Book review: The Longest Winter byÂ Kevin Sullivan
The siege, in which the Bosnian Serbs encircled the city and assaulted it with artillery, tanks and small arms, lasted three times longer than the Battle of Stalingrad and more than a year longer than the Siege of Leningrad, and killed a total of 13,952 people.
Journalist Kevin Sullivan was reporting on the Bosnian war when he was seriously wounded in a land mine explosion in Sarajevo in early 1993 and it was while he was recovering from his injuries that he wrote an early draft of his inspirational debut novel The Longest Winter.

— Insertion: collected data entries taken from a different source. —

==> src/rtl/mfbr_pkg.sv <==
`default_nettype none
package mfbr_pkg;

  localparam int BUFFER_WORDS_DEF = 1024;
  localparam int MAX_WIDTH_DEF    = 32;
  localparam int QUEUE_DEPTH      = 4;
  localparam int MOD_IN_W         = 30;
  localparam int WIDTH_W          = 6;
  localparam int CFG_W            = 12;
  localparam int FUNC_W           = 3;
  localparam int INDEX_W          = 10;
  localparam int DATA_W           = 32;
  localparam int POS_W            = 12;
  localparam int IN_DATA_W        = 80;
  localparam int OUT_DATA_W       = 48;

  typedef enum logic [FUNC_W-1:0] {
    FN_LOAD   = 3'd0,
    FN_WIDTH  = 3'd1,
    FN_READ   = 3'd2,
    FN_SKIP   = 3'd3,
    FN_SETPOS = 3'd4
  } func_t;

  typedef enum logic [2:0] {
    OP_NOP,
    OP_LOAD,
    OP_WIDTH,
    OP_READ,
    OP_SKIP,
    OP_SETPOS
  } op_t;

  typedef enum logic [0:0] {
    CFG_ATTACHED = 1'b0,
    CFG_BASE     = 1'b1
  } cfg_idx_t;

  typedef enum logic [2:0] {
    B_IDLE,
    B_MOD,
    B_RD2,
    B_RD3,
    B_BASE
  } back_state_t;

  typedef struct packed {
    op_t                 op;
    logic [INDEX_W-1:0]  word_index;
    logic [DATA_W-1:0]   word_data;
    logic [DATA_W-1:0]   amount;
    logic [WIDTH_W-1:0]  width;
  } entry_t;

endpackage
`default_nettype wire

==> src/rtl/mfbr_front.sv <==
`default_nettype none
module mfbr_front #(
  parameter int MAX_WIDTH = mfbr_pkg::MAX_WIDTH_DEF
) (
  input  logic                           clk,
  input  logic                           rst,
  input  logic                           s_tvalid,
  output logic                           s_tready,
  input  logic [mfbr_pkg::IN_DATA_W-1:0] s_tdata,
  input  logic [mfbr_pkg::FUNC_W-1:0]    s_tuser,
  input  logic                           q_pop,
  output logic                           q_valid,
  output mfbr_pkg::entry_t               q_entry
);
  import mfbr_pkg::*;

  localparam int QPW = $clog2(QUEUE_DEPTH);

  entry_t             mem [QUEUE_DEPTH];
  logic [QPW-1:0]     wr_ptr;
  logic [QPW-1:0]     rd_ptr;
  logic [QPW:0]       count;
  logic               push;
  entry_t             in_entry;
  logic [DATA_W-1:0]  amount;

  assign amount = s_tdata[73:42];

  always_comb begin
    in_entry.word_index = s_tdata[9:0];
    in_entry.word_data  = s_tdata[41:10];
    in_entry.amount     = amount;
    if (amount == '0) begin
      in_entry.width = WIDTH_W'(1);
    end else if (amount > DATA_W'(MAX_WIDTH)) begin
      in_entry.width = WIDTH_W'(MAX_WIDTH);
    end else begin
      in_entry.width = amount[WIDTH_W-1:0];
    end
    case (func_t'(s_tuser))
      FN_LOAD:   in_entry.op = OP_LOAD;
      FN_WIDTH:  in_entry.op = OP_WIDTH;
      FN_READ:   in_entry.op = OP_READ;
      FN_SKIP:   in_entry.op = OP_SKIP;
      FN_SETPOS: in_entry.op = OP_SETPOS;
      default:   in_entry.op = OP_NOP;
    endcase
  end

  assign s_tready = count != (QPW+1)'(QUEUE_DEPTH);
  assign push     = s_tvalid && s_tready;
  assign q_valid  = count != '0;
  assign q_entry  = mem[rd_ptr];

  always_ff @(posedge clk) begin
    if (rst) begin
      wr_ptr <= '0;
      rd_ptr <= '0;
      count  <= '0;
    end else begin
      if (push) begin
        wr_ptr <= wr_ptr + 1'b1;
      end
      if (q_pop) begin
        rd_ptr <= rd_ptr + 1'b1;
      end
      count <= count + (QPW+1)'(push) - (QPW+1)'(q_pop);
    end
  end

  always_ff @(posedge clk) begin
    if (push) begin
      mem[wr_ptr] <= in_entry;
    end
  end

  a_pop_nonempty: assert property (@(posedge clk) disable iff (rst)
    q_pop |-> q_valid)
    else $error("pop from empty queue");

endmodule
`default_nettype wire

Based on Sullivan’s first-hand experiences of the fighting around Sarajevo, conditions inside the city during the siege and his natural affection for the place that is now his home, this moving and grittily authentic story of bravery, compassion, humanity and inhumanity is a remarkable achievement.
Terry Barnes knows immediately that she is out of her depth and her comfort zone when she makes a bumpy landing on a flight from the UK to Sarajevo where the city is in the midst of a devastating siege.
Her mission is to help evacuate eight-year-old Miro, a boy with a serious heart condition who will die without the urgent surgery he can get in London. It’s a freezing cold winter in Sarajevo and all around her is a terrifying landscape of burned out roofless buildings, shell holes filled with black water and ice, and the constant menace of ruthless snipers.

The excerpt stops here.